Your task: Would you please output, word for word, the span of the listing below that opens on the line containing "buffers and inverters,19,20" and closes on the line containing "cell and delay"? Include both ends and nothing more.

◆ ◆ ◆

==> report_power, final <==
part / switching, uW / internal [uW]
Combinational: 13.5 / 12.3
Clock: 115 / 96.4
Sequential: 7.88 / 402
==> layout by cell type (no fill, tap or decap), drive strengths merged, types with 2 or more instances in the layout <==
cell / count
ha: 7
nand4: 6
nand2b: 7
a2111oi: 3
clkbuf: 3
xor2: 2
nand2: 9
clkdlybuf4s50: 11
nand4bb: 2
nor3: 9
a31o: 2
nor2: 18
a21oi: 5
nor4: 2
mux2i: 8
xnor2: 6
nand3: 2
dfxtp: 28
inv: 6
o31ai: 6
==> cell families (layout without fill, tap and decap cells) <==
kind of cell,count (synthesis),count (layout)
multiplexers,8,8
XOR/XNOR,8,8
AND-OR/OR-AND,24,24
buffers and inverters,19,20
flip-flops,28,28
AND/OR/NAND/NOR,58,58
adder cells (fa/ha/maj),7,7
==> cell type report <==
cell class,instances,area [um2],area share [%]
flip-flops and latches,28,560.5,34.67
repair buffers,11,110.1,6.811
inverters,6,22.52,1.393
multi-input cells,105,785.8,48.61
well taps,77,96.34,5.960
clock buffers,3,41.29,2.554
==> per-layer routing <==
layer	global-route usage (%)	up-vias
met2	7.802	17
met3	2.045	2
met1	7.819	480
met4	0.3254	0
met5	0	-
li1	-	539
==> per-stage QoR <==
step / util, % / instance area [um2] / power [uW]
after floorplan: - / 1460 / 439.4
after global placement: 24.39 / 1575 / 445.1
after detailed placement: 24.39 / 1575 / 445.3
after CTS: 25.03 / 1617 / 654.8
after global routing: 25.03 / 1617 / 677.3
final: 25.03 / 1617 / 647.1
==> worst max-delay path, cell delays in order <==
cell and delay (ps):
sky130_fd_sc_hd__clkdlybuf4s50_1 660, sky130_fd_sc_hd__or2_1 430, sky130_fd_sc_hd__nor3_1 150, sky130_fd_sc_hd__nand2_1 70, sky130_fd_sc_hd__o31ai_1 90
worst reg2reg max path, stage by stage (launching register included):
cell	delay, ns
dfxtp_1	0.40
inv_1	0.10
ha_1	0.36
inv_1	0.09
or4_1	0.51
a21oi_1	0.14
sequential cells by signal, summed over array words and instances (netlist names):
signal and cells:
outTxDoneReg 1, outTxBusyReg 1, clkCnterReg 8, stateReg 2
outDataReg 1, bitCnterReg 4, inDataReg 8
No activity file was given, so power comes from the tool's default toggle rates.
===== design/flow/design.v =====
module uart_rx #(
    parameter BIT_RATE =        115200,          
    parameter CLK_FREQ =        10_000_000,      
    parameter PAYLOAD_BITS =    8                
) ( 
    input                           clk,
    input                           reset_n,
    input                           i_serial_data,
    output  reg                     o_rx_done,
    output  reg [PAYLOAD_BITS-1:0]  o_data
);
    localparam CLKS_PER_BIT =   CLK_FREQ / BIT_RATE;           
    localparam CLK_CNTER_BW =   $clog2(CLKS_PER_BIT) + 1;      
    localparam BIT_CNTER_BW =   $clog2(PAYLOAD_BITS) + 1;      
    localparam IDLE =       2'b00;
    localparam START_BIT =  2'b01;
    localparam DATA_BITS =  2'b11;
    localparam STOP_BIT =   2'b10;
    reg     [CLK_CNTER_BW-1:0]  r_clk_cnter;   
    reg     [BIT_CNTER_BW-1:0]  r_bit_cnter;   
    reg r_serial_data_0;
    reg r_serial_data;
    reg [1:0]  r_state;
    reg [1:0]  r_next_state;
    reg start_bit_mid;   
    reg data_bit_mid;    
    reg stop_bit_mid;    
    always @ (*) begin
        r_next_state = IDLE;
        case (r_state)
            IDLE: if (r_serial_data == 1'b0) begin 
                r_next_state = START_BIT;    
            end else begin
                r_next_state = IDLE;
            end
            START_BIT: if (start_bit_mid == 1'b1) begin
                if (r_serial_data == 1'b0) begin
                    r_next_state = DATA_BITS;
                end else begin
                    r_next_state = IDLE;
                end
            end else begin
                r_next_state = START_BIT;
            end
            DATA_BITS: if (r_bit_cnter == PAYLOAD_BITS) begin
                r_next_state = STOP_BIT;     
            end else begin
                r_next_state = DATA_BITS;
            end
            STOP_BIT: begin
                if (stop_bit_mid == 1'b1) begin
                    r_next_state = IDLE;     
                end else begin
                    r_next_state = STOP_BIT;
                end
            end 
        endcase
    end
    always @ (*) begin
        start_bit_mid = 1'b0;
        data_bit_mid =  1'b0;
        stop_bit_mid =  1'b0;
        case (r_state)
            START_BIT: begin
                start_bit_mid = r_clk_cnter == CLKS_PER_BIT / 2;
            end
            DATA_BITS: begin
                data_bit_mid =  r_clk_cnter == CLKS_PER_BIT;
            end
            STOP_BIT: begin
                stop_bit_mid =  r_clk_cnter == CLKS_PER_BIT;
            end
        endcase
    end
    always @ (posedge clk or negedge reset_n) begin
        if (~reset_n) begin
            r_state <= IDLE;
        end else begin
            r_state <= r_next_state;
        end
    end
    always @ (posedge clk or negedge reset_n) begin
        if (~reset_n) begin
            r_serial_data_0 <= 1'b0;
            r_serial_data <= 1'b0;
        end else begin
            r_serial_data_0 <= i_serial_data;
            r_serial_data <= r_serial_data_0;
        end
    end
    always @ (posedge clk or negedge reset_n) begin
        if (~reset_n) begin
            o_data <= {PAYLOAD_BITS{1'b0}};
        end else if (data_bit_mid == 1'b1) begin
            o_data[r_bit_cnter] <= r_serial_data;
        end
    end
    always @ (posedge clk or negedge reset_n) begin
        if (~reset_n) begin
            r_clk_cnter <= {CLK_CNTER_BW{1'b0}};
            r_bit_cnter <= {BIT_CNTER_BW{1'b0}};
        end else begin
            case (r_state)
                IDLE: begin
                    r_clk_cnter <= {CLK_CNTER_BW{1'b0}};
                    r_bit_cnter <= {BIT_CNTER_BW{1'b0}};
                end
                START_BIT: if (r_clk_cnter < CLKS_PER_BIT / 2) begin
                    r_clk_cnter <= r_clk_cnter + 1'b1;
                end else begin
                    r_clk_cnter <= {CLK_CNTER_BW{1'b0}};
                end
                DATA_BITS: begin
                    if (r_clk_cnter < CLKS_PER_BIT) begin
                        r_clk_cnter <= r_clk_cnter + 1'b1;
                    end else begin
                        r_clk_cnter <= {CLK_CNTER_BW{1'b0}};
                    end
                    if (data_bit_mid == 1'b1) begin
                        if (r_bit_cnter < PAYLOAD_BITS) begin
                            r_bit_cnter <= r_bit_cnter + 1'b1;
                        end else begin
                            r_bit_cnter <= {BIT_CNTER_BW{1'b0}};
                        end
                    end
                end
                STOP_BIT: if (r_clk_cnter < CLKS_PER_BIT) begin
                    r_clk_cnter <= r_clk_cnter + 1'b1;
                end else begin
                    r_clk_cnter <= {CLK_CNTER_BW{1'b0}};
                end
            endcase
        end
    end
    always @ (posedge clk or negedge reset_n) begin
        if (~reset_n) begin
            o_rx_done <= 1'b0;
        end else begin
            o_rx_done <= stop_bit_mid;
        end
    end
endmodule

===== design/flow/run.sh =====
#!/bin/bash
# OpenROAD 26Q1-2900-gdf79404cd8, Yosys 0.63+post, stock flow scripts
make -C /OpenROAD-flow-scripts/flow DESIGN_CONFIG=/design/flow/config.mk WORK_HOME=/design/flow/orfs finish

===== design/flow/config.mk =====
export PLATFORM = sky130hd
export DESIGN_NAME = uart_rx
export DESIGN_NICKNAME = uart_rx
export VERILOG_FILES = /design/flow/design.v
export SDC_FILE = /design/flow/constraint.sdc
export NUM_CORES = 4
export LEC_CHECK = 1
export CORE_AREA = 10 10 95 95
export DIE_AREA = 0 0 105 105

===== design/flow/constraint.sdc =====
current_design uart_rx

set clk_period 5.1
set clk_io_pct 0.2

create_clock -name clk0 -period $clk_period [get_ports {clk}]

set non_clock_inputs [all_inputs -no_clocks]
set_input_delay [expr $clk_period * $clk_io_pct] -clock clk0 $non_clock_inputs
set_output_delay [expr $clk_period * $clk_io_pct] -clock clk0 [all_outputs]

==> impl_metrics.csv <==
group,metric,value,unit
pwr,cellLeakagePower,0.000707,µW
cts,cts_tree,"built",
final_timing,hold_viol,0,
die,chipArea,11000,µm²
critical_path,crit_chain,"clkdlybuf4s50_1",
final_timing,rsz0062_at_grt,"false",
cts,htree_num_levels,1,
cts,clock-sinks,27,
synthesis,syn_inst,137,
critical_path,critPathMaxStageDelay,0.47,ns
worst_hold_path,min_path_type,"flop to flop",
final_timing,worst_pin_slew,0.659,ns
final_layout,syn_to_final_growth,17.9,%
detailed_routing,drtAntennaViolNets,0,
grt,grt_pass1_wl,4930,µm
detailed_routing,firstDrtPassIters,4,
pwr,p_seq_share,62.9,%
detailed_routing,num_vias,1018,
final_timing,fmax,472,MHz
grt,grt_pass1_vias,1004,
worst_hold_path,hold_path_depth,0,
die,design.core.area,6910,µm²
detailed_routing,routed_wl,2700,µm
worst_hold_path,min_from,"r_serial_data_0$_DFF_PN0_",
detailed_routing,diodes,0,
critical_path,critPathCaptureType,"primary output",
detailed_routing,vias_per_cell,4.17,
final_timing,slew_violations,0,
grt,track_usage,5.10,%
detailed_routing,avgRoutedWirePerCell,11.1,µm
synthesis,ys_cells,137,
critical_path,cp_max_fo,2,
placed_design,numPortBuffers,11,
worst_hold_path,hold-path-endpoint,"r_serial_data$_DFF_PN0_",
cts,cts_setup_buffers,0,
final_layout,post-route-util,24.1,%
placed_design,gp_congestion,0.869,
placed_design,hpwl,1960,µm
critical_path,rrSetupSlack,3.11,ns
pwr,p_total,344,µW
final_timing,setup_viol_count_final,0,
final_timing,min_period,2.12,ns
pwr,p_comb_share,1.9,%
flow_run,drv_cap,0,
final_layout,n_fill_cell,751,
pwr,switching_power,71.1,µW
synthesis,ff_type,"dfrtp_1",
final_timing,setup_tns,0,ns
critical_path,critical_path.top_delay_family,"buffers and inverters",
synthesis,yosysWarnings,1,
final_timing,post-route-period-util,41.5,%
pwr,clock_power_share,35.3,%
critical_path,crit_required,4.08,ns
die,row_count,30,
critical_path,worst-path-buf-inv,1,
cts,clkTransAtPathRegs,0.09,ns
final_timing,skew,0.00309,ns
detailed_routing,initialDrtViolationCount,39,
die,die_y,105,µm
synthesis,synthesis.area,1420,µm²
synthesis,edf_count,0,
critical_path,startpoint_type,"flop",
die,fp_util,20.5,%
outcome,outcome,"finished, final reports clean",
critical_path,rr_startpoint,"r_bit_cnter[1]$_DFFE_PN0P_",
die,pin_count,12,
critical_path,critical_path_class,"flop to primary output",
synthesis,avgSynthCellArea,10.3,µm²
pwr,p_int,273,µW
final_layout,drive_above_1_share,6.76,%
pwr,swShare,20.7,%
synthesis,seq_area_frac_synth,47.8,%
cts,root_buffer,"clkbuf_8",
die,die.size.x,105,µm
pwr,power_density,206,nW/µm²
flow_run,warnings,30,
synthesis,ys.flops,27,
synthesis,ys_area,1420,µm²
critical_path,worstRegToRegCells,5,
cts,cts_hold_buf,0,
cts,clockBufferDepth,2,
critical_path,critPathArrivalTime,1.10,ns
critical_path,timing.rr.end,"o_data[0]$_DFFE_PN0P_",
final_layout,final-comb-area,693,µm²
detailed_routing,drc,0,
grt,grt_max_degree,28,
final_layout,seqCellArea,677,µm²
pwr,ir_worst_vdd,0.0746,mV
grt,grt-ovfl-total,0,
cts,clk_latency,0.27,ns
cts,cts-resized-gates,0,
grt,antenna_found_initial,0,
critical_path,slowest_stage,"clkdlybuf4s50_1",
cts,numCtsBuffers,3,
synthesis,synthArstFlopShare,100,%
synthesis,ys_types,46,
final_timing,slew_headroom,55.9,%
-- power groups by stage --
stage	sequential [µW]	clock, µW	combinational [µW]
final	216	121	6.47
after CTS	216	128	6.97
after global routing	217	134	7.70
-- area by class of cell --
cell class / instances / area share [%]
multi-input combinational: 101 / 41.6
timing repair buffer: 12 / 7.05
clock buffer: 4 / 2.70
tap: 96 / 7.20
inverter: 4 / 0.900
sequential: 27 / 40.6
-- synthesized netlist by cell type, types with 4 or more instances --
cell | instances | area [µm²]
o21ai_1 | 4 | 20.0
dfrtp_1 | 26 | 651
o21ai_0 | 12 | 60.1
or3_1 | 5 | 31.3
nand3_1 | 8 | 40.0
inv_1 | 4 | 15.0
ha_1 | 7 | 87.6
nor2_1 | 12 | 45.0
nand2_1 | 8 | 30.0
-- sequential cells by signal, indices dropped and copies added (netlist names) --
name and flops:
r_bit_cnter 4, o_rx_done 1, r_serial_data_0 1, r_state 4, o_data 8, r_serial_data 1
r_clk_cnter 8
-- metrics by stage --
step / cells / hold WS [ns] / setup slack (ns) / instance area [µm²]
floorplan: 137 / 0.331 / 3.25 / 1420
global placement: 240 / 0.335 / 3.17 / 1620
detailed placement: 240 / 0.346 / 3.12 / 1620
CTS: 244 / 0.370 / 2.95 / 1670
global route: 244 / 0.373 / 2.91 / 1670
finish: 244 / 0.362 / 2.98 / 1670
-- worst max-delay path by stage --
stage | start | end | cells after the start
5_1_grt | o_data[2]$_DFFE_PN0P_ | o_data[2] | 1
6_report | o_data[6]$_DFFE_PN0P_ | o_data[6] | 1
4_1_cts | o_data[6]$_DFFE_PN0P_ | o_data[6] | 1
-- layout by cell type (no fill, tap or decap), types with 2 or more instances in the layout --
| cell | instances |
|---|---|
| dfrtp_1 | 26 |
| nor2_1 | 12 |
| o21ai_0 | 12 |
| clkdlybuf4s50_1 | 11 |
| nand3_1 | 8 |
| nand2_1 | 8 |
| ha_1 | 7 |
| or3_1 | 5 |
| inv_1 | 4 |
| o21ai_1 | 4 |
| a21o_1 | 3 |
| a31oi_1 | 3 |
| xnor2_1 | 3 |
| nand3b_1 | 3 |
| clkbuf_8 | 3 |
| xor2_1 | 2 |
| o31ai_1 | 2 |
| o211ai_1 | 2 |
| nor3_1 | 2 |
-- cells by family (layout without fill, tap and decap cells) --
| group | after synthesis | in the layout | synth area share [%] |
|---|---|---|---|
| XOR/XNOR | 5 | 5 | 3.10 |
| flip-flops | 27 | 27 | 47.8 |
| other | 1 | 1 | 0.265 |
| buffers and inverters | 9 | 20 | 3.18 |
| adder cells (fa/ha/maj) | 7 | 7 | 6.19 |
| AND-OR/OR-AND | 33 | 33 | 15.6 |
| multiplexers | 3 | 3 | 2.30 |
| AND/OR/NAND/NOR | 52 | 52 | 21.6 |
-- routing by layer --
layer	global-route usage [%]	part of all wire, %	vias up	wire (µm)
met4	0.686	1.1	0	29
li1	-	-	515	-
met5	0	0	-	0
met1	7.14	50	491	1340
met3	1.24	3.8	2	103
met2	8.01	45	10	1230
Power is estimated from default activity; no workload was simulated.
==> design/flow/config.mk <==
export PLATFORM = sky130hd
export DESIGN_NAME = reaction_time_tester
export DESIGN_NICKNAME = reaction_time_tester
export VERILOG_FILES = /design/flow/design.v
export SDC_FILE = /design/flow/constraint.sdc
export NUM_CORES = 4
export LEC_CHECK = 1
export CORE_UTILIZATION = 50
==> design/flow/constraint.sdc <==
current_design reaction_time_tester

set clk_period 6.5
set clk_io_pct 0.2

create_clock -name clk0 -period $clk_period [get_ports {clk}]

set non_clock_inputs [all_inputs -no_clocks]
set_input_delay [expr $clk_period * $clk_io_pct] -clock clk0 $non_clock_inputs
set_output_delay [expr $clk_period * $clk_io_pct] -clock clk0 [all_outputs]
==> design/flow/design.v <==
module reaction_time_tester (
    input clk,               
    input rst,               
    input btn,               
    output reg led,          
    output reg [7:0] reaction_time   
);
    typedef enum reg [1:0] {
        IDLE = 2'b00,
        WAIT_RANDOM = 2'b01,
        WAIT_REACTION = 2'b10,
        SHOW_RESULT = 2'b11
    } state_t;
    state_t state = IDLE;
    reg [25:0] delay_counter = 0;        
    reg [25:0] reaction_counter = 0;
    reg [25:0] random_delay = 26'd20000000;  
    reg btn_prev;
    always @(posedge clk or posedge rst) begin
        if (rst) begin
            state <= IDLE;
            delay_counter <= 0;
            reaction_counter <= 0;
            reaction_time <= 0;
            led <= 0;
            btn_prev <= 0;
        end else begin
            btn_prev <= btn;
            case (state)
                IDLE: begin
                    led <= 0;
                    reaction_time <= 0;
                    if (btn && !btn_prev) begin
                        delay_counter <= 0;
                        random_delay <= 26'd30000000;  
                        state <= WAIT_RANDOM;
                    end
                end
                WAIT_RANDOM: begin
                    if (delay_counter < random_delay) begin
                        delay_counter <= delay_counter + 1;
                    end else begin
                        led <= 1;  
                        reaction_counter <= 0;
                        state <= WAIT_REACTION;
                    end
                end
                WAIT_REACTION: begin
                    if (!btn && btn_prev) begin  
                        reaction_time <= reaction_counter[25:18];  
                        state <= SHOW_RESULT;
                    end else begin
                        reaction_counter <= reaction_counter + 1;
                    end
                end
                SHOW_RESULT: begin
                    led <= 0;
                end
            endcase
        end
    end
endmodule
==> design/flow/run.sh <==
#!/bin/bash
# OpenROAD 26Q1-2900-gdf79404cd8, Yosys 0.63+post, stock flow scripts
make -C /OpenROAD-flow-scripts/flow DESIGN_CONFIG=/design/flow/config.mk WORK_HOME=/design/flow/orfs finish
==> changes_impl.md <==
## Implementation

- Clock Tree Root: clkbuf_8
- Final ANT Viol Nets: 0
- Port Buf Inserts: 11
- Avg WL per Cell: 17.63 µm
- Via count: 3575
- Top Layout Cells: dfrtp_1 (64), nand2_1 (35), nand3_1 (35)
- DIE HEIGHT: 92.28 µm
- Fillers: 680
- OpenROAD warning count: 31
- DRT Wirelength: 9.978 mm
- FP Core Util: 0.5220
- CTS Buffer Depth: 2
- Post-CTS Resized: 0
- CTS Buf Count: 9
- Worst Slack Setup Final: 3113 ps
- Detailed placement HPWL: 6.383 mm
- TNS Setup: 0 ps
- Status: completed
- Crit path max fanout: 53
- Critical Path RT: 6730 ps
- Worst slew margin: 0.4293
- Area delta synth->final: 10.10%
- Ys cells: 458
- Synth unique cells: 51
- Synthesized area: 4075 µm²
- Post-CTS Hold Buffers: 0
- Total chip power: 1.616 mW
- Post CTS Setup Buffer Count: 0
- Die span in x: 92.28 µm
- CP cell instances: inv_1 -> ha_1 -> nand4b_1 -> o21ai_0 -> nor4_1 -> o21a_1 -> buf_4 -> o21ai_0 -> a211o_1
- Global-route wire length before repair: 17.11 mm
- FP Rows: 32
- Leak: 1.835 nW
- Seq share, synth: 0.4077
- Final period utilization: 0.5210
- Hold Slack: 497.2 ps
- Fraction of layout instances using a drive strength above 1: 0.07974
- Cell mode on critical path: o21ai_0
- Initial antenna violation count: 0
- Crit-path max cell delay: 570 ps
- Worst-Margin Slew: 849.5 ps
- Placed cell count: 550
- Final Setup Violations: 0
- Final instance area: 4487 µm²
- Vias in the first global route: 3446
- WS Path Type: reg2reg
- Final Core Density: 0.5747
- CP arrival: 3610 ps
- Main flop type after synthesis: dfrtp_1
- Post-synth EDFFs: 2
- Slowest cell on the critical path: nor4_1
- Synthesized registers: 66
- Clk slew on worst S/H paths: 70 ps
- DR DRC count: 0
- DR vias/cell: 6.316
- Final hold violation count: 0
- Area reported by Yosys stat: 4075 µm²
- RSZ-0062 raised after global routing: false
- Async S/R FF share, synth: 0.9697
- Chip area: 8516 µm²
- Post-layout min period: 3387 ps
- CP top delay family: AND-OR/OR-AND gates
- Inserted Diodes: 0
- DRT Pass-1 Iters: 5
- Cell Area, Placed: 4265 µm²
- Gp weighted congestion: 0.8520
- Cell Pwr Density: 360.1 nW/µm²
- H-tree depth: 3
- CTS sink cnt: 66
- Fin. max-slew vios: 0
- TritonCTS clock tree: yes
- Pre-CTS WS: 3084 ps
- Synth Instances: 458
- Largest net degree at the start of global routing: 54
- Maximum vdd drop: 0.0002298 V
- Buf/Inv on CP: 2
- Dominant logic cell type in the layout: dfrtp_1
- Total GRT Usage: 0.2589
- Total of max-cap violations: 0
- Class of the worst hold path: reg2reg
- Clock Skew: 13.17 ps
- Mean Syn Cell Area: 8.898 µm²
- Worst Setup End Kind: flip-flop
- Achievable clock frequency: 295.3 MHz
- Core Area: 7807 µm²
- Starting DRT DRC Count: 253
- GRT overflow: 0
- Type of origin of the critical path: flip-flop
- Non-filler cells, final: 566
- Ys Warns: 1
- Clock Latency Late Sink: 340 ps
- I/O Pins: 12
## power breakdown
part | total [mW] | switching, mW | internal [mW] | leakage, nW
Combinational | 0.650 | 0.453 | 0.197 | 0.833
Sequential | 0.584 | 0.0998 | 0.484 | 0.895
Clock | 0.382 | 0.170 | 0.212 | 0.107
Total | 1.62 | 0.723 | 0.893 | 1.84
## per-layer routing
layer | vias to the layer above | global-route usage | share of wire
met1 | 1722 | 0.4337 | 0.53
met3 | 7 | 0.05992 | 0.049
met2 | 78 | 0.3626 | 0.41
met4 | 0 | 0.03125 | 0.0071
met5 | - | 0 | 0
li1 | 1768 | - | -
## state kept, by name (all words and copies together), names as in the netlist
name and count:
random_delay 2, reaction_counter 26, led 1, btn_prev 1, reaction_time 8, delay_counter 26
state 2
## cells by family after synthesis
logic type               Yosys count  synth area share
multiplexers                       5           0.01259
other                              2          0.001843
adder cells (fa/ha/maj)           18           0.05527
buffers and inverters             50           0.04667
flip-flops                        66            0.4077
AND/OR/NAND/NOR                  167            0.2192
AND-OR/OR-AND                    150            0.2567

◆ ◆ ◆

Task answer:
buffers and inverters,19,20
flip-flops,28,28
AND/OR/NAND/NOR,58,58
adder cells (fa/ha/maj),7,7
==> cell type report <==
cell class,instances,area [um2],area share [%]
flip-flops and latches,28,560.5,34.67
repair buffers,11,110.1,6.811
inverters,6,22.52,1.393
multi-input cells,105,785.8,48.61
well taps,77,96.34,5.960
clock buffers,3,41.29,2.554
==> per-layer routing <==
layer	global-route usage (%)	up-vias
met2	7.802	17
met3	2.045	2
met1	7.819	480
met4	0.3254	0
met5	0	-
li1	-	539
==> per-stage QoR <==
step / util, % / instance area [um2] / power [uW]
after floorplan: - / 1460 / 439.4
after global placement: 24.39 / 1575 / 445.1
after detailed placement: 24.39 / 1575 / 445.3
after CTS: 25.03 / 1617 / 654.8
after global routing: 25.03 / 1617 / 677.3
final: 25.03 / 1617 / 647.1
==> worst max-delay path, cell delays in order <==
cell and delay (ps):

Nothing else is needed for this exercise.